Personal information
- Full name: James McNab
- Date of birth: 13 April 1940
- Place of birth: Denny, Scotland
- Date of death: 29 June 2006 (aged 66)
- Position(s): Left half

Youth career
- 1957–1958: Sunderland

Senior career*
- Years: Team / Apps / (Gls)
- 1958–1967: Sunderland / 285 / (13)
- 1967–1974: Preston North End / 224 / (6)
- 1974–1976: Stockport County / 30 / (1)
- Total:  / 539 / (20)

= Jim McNab =

Scottish footballer (1940–2006)

James McNab (13 April 1940 – 29 June 2006) was a Scottish footballer who played as a left half for Sunderland, Preston North End and Stockport County.

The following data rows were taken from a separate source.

What follows belongs to an exercise in optimizing a design on an open flow for small area and a short achievable clock period; a production flow would make more cautious choices. Only simulation tests tie the RTL to the original design; equivalence was not proved. No activity file was given, so power comes from the tool's default toggle rates.

--- design.v ---
module cic_gain_table (
    input  wire [2:0]  k,
    input  wire [6:0]  d,
    output wire [4:0]  b,
    output reg  [22:0] g
);
  reg  [2:0] e;
  reg  [5:0] o;
  always @(*) begin
    casez (d[5:0])
      6'b?????1: begin e = 3'd0; o = d[5:0]; end
      6'b????10: begin e = 3'd1; o = {1'b0, d[5:1]}; end
      6'b???100: begin e = 3'd2; o = {2'b0, d[5:2]}; end
      6'b??1000: begin e = 3'd3; o = {3'b0, d[5:3]}; end
      6'b?10000: begin e = 3'd4; o = {4'b0, d[5:4]}; end
      6'b100000: begin e = 3'd5; o = {5'b0, d[5]}; end
      default:   begin e = 3'd6; o = 6'd1; end
    endcase
  end
  reg [4:0] bo;
  always @(*) begin
    case ({k, o[5:1]})
      {3'd1, 5'd0}: begin bo = 5'd0; g = 23'd0; end
      {3'd1, 5'd1}: begin bo = 5'd2; g = 23'd2796203; end
      {3'd1, 5'd2}: begin bo = 5'd3; g = 23'd5033165; end
      {3'd1, 5'd3}: begin bo = 5'd3; g = 23'd1198373; end
      {3'd1, 5'd4}: begin bo = 5'd4; g = 23'd6524473; end
      {3'd1, 5'd5}: begin bo = 5'd4; g = 23'd3813004; end
      {3'd1, 5'd6}: begin bo = 5'd4; g = 23'd1935833; end
      {3'd1, 5'd7}: begin bo = 5'd4; g = 23'd559241; end
      {3'd1, 5'd8}: begin bo = 5'd5; g = 23'd7401713; end
      {3'd1, 5'd9}: begin bo = 5'd5; g = 23'd5739574; end
      {3'd1, 5'd10}: begin bo = 5'd5; g = 23'd4394033; end
      {3'd1, 5'd11}: begin bo = 5'd5; g = 23'd3282499; end
      {3'd1, 5'd12}: begin bo = 5'd5; g = 23'd2348810; end
      {3'd1, 5'd13}: begin bo = 5'd5; g = 23'd1553446; end
      {3'd1, 5'd14}: begin bo = 5'd5; g = 23'd867787; end
      {3'd1, 5'd15}: begin bo = 5'd5; g = 23'd270600; end
      {3'd1, 5'd16}: begin bo = 5'd6; g = 23'd7880208; end
      {3'd1, 5'd17}: begin bo = 5'd6; g = 23'd6950561; end
      {3'd1, 5'd18}: begin bo = 5'd6; g = 23'd6121417; end
      {3'd1, 5'd19}: begin bo = 5'd6; g = 23'd5377313; end
      {3'd1, 5'd20}: begin bo = 5'd6; g = 23'd4705804; end
      {3'd1, 5'd21}: begin bo = 5'd6; g = 23'd4096762; end
      {3'd1, 5'd22}: begin bo = 5'd6; g = 23'd3541857; end
      {3'd1, 5'd23}: begin bo = 5'd6; g = 23'd3034177; end
      {3'd1, 5'd24}: begin bo = 5'd6; g = 23'd2567941; end
      {3'd1, 5'd25}: begin bo = 5'd6; g = 23'd2138273; end
      {3'd1, 5'd26}: begin bo = 5'd6; g = 23'd1741032; end
      {3'd1, 5'd27}: begin bo = 5'd6; g = 23'd1372681; end
      {3'd1, 5'd28}: begin bo = 5'd6; g = 23'd1030180; end
      {3'd1, 5'd29}: begin bo = 5'd6; g = 23'd710899; end
      {3'd1, 5'd30}: begin bo = 5'd6; g = 23'd412554; end
      {3'd1, 5'd31}: begin bo = 5'd6; g = 23'd133153; end
      {3'd2, 5'd0}: begin bo = 5'd0; g = 23'd0; end
      {3'd2, 5'd1}: begin bo = 5'd4; g = 23'd6524473; end
      {3'd2, 5'd2}: begin bo = 5'd5; g = 23'd2348810; end
      {3'd2, 5'd3}: begin bo = 5'd6; g = 23'd2567941; end
      {3'd2, 5'd4}: begin bo = 5'd7; g = 23'd4867464; end
      {3'd2, 5'd5}: begin bo = 5'd7; g = 23'd485291; end
      {3'd2, 5'd6}: begin bo = 5'd8; g = 23'd4318396; end
      {3'd2, 5'd7}: begin bo = 5'd8; g = 23'd1155764; end
      {3'd2, 5'd8}: begin bo = 5'd9; g = 23'd6472871; end
      {3'd2, 5'd9}: begin bo = 5'd9; g = 23'd3508808; end
      {3'd2, 5'd10}: begin bo = 5'd9; g = 23'd1350547; end
      {3'd2, 5'd11}: begin bo = 5'd10; g = 23'd7849454; end
      {3'd2, 5'd12}: begin bo = 5'd10; g = 23'd5355287; end
      {3'd2, 5'd13}: begin bo = 5'd10; g = 23'd3394567; end
      {3'd2, 5'd14}: begin bo = 5'd10; g = 23'd1825345; end
      {3'd2, 5'd15}: begin bo = 5'd10; g = 23'd549930; end
      {3'd2, 5'd16}: begin bo = 5'd11; g = 23'd7387213; end
      {3'd2, 5'd17}: begin bo = 5'd11; g = 23'd5635775; end
      {3'd2, 5'd18}: begin bo = 5'd11; g = 23'd4160603; end
      {3'd2, 5'd19}: begin bo = 5'd11; g = 23'd2906507; end
      {3'd2, 5'd20}: begin bo = 5'd11; g = 23'd1831421; end
      {3'd2, 5'd21}: begin bo = 5'd11; g = 23'd902830; end
      {3'd2, 5'd22}: begin bo = 5'd11; g = 23'd95278; end
      {3'd2, 5'd23}: begin bo = 5'd12; g = 23'd7165823; end
      {3'd2, 5'd24}: begin bo = 5'd12; g = 23'd5921987; end
      {3'd2, 5'd25}: begin bo = 5'd12; g = 23'd4821595; end
      {3'd2, 5'd26}: begin bo = 5'd12; g = 23'd3843410; end
      {3'd2, 5'd27}: begin bo = 5'd12; g = 23'd2969983; end
      {3'd2, 5'd28}: begin bo = 5'd12; g = 23'd2186873; end
      {3'd2, 5'd29}: begin bo = 5'd12; g = 23'd1482044; end
      {3'd2, 5'd30}: begin bo = 5'd12; g = 23'd845399; end
      {3'd2, 5'd31}: begin bo = 5'd12; g = 23'd268419; end
      {3'd3, 5'd0}: begin bo = 5'd0; g = 23'd0; end
      {3'd3, 5'd1}: begin bo = 5'd5; g = 23'd1553446; end
      {3'd3, 5'd2}: begin bo = 5'd7; g = 23'd201327; end
      {3'd3, 5'd3}: begin bo = 5'd9; g = 23'd4133163; end
      {3'd3, 5'd4}: begin bo = 5'd10; g = 23'd3394567; end
      {3'd3, 5'd5}: begin bo = 5'd11; g = 23'd4518882; end
      {3'd3, 5'd6}: begin bo = 5'd12; g = 23'd7250781; end
      {3'd3, 5'd7}: begin bo = 5'd12; g = 23'd1792055; end
      {3'd3, 5'd8}: begin bo = 5'd13; g = 23'd5598666; end
      {3'd3, 5'd9}: begin bo = 5'd13; g = 23'd1630269; end
      {3'd3, 5'd10}: begin bo = 5'd14; g = 23'd6452009; end
      {3'd3, 5'd11}: begin bo = 5'd14; g = 23'd2907435; end
      {3'd3, 5'd12}: begin bo = 5'd14; g = 23'd407485; end
      {3'd3, 5'd13}: begin bo = 5'd15; g = 23'd5576636; end
      {3'd3, 5'd14}: begin bo = 5'd15; g = 23'd2881961; end
      {3'd3, 5'd15}: begin bo = 5'd15; g = 23'd838269; end
      {3'd3, 5'd16}: begin bo = 5'd16; g = 23'd6909158; end
      {3'd3, 5'd17}: begin bo = 5'd16; g = 23'd4433685; end
      {3'd3, 5'd18}: begin bo = 5'd16; g = 23'd2464763; end
      {3'd3, 5'd19}: begin bo = 5'd16; g = 23'd879178; end
      {3'd3, 5'd20}: begin bo = 5'd17; g = 23'd7564608; end
      {3'd3, 5'd21}: begin bo = 5'd17; g = 23'd5440509; end
      {3'd3, 5'd22}: begin bo = 5'd17; g = 23'd3677363; end
      {3'd3, 5'd23}: begin bo = 5'd17; g = 23'd2201643; end
      {3'd3, 5'd24}: begin bo = 5'd17; g = 23'd957087; end
      {3'd3, 5'd25}: begin bo = 5'd18; g = 23'd8188902; end
      {3'd3, 5'd26}: begin bo = 5'd18; g = 23'd6382131; end
      {3'd3, 5'd27}: begin bo = 5'd18; g = 23'd4828662; end
      {3'd3, 5'd28}: begin bo = 5'd18; g = 23'd3485616; end
      {3'd3, 5'd29}: begin bo = 5'd18; g = 23'd2318540; end
      {3'd3, 5'd30}: begin bo = 5'd18; g = 23'd1299530; end
      {3'd3, 5'd31}: begin bo = 5'd18; g = 23'd405832; end
      {3'd4, 5'd0}: begin bo = 5'd0; g = 23'd0; end
      {3'd4, 5'd1}: begin bo = 5'd7; g = 23'd4867464; end
      {3'd4, 5'd2}: begin bo = 5'd10; g = 23'd5355287; end
      {3'd4, 5'd3}: begin bo = 5'd12; g = 23'd5921987; end
      {3'd4, 5'd4}: begin bo = 5'd13; g = 23'd2085325; end
      {3'd4, 5'd5}: begin bo = 5'd14; g = 23'd998657; end
      {3'd4, 5'd6}: begin bo = 5'd15; g = 23'd1235632; end
      {3'd4, 5'd7}: begin bo = 5'd16; g = 23'd2470766; end
      {3'd4, 5'd8}: begin bo = 5'd17; g = 23'd4775885; end
      {3'd4, 5'd9}: begin bo = 5'd17; g = 23'd48341; end
      {3'd4, 5'd10}: begin bo = 5'd18; g = 23'd2918529; end
      {3'd4, 5'd11}: begin bo = 5'd19; g = 23'd7327626; end
      {3'd4, 5'd12}: begin bo = 5'd19; g = 23'd2870391; end
      {3'd4, 5'd13}: begin bo = 5'd20; g = 23'd8162793; end
      {3'd4, 5'd14}: begin bo = 5'd20; g = 23'd4047882; end
      {3'd4, 5'd15}: begin bo = 5'd20; g = 23'd1135911; end
      {3'd4, 5'd16}: begin bo = 5'd21; g = 23'd6445589; end
      {3'd4, 5'd17}: begin bo = 5'd21; g = 23'd3334631; end
      {3'd4, 5'd18}: begin bo = 5'd21; g = 23'd998091; end
      {3'd4, 5'd19}: begin bo = 5'd22; g = 23'd6820067; end
      {3'd4, 5'd20}: begin bo = 5'd22; g = 23'd4062683; end
      {3'd4, 5'd21}: begin bo = 5'd22; g = 23'd1902828; end
      {3'd4, 5'd22}: begin bo = 5'd22; g = 23'd191638; end
      {3'd4, 5'd23}: begin bo = 5'd23; g = 23'd6032159; end
      {3'd4, 5'd24}: begin bo = 5'd23; g = 23'd3818014; end
      {3'd4, 5'd25}: begin bo = 5'd23; g = 23'd2012967; end
      {3'd4, 5'd26}: begin bo = 5'd23; g = 23'd529574; end
      {3'd4, 5'd27}: begin bo = 5'd24; g = 23'd6991488; end
      {3'd4, 5'd28}: begin bo = 5'd24; g = 23'd4943855; end
      {3'd4, 5'd29}: begin bo = 5'd24; g = 23'd3225925; end
      {3'd4, 5'd30}: begin bo = 5'd24; g = 23'd1775996; end
      {3'd4, 5'd31}: begin bo = 5'd24; g = 23'd545426; end
      {3'd5, 5'd0}: begin bo = 5'd0; g = 23'd0; end
      {3'd5, 5'd1}: begin bo = 5'd8; g = 23'd448773; end
      {3'd5, 5'd2}: begin bo = 5'd12; g = 23'd2606508; end
      {3'd5, 5'd3}: begin bo = 5'd15; g = 23'd7966358; end
      {3'd5, 5'd4}: begin bo = 5'd16; g = 23'd921555; end
      {3'd5, 5'd5}: begin bo = 5'd18; g = 23'd5265596; end
      {3'd5, 5'd6}: begin bo = 5'd19; g = 23'd3456610; end
      {3'd5, 5'd7}: begin bo = 5'd20; g = 23'd3194724; end
      {3'd5, 5'd8}: begin bo = 5'd21; g = 23'd4001503; end
      {3'd5, 5'd9}: begin bo = 5'd22; g = 23'd5820990; end
      {3'd5, 5'd10}: begin bo = 5'd22; g = 23'd226353; end
      {3'd5, 5'd11}: begin bo = 5'd23; g = 23'd2544424; end
      {3'd5, 5'd12}: begin bo = 5'd24; g = 23'd6022911; end
      {3'd5, 5'd13}: begin bo = 5'd24; g = 23'd1419630; end
      {3'd5, 5'd14}: begin bo = 5'd25; g = 23'd5334415; end
      {3'd5, 5'd15}: begin bo = 5'd25; g = 23'd1443153; end
      {3'd5, 5'd16}: begin bo = 5'd26; g = 23'd5996068; end
      {3'd5, 5'd17}: begin bo = 5'd26; g = 23'd2329782; end
      {3'd5, 5'd18}: begin bo = 5'd27; g = 23'd7847845; end
      {3'd5, 5'd19}: begin bo = 5'd27; g = 23'd4090305; end
      {3'd5, 5'd20}: begin bo = 5'd27; g = 23'd1329473; end
      {3'd5, 5'd21}: begin bo = 5'd28; g = 23'd6928878; end
      {3'd5, 5'd22}: begin bo = 5'd28; g = 23'd3814409; end
      {3'd5, 5'd23}: begin bo = 5'd28; g = 23'd1429787; end
      {3'd5, 5'd24}: begin bo = 5'd29; g = 23'd7554734; end
      {3'd5, 5'd25}: begin bo = 5'd29; g = 23'd4664349; end
      {3'd5, 5'd26}: begin bo = 5'd29; g = 23'd2380517; end
      {3'd5, 5'd27}: begin bo = 5'd29; g = 23'd559811; end
      {3'd5, 5'd28}: begin bo = 5'd30; g = 23'd6581175; end
      {3'd5, 5'd29}: begin bo = 5'd30; g = 23'd4210207; end
      {3'd5, 5'd30}: begin bo = 5'd30; g = 23'd2275894; end
      {3'd5, 5'd31}: begin bo = 5'd30; g = 23'd687236; end
      default: begin bo = 5'd0; g = 23'd0; end
    endcase
  end
  assign b = bo + k * e;
endmodule
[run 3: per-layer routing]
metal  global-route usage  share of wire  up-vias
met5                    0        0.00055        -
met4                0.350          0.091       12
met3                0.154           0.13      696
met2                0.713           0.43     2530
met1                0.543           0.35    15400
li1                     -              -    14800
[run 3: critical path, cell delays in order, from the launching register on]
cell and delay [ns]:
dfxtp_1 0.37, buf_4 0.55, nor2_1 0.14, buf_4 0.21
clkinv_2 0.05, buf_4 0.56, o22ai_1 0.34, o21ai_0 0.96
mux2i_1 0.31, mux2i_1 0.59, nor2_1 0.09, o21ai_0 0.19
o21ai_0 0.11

He began his career at Sunderland, making 323 appearances and scoring 18 goals in the three major domestic competitions between 1958 and 1967. He was part of the club's Second Division promotion winning side in 1963–64. Alongside Jimmy Montgomery, Cecil Irwin, Len Ashurst, Martin Harvey and Charlie Hurley, McNab formed one of the most notable and most settled back fives in Sunderland's history.

He joined Preston North End in March 1967, making 224 League appearances and scoring 6 goals for the Deepdale club, and twice bring named the Official Player of the Year. He won a Third Division championship medal in 1970–71.

Finally, he moved to Stockport County in 1974 where he ended his career after making a further 30 League appearances, scoring one goal.